**TASK REQUIREMENTS**
From the line that contains "create_clock -name clk_f" to the last line of the entries, set down each line exactly as written, both ends included, with nothing else.

Start of Block

===== config.mk =====
export PLATFORM = sky130hd
export DESIGN_NAME = demux_rr_fifo
export DESIGN_NICKNAME = d
export VERILOG_FILES = /design/src/rtl/demux_rr_fifo.sv
export SDC_FILE = /design/constraint.sdc
export NUM_CORES = 1
export LEC_CHECK = 0
export ABC_AREA = 1
export CORE_MARGIN = 2
export CORE_UTILIZATION = 57
export DETAILED_ROUTE_END_ITERATION = 7
export PLACE_DENSITY = 0.85
export SLEW_MARGIN = 10
export SYNTH_ARGS = -nofsm -noshare
export SYNTH_HDL_FRONTEND = slang
export SYNTH_SLANG_ARGS = --single-unit

===== constraint.sdc =====
create_clock -name clk_f -period 6.3 [get_ports clk_f]
set_clock_uncertainty 0.1 [all_clocks]
set_input_delay 0.945 -clock clk_f [delete_from_list [all_inputs] [get_ports clk_f]]
set_output_delay 0.945 -clock clk_f [all_outputs]
set_load 0.05 [all_outputs]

End of Block

**RESULT OF THE EXERCISE**
create_clock -name clk_f -period 6.3 [get_ports clk_f]
set_clock_uncertainty 0.1 [all_clocks]
set_input_delay 0.945 -clock clk_f [delete_from_list [all_inputs] [get_ports clk_f]]
set_output_delay 0.945 -clock clk_f [all_outputs]
set_load 0.05 [all_outputs]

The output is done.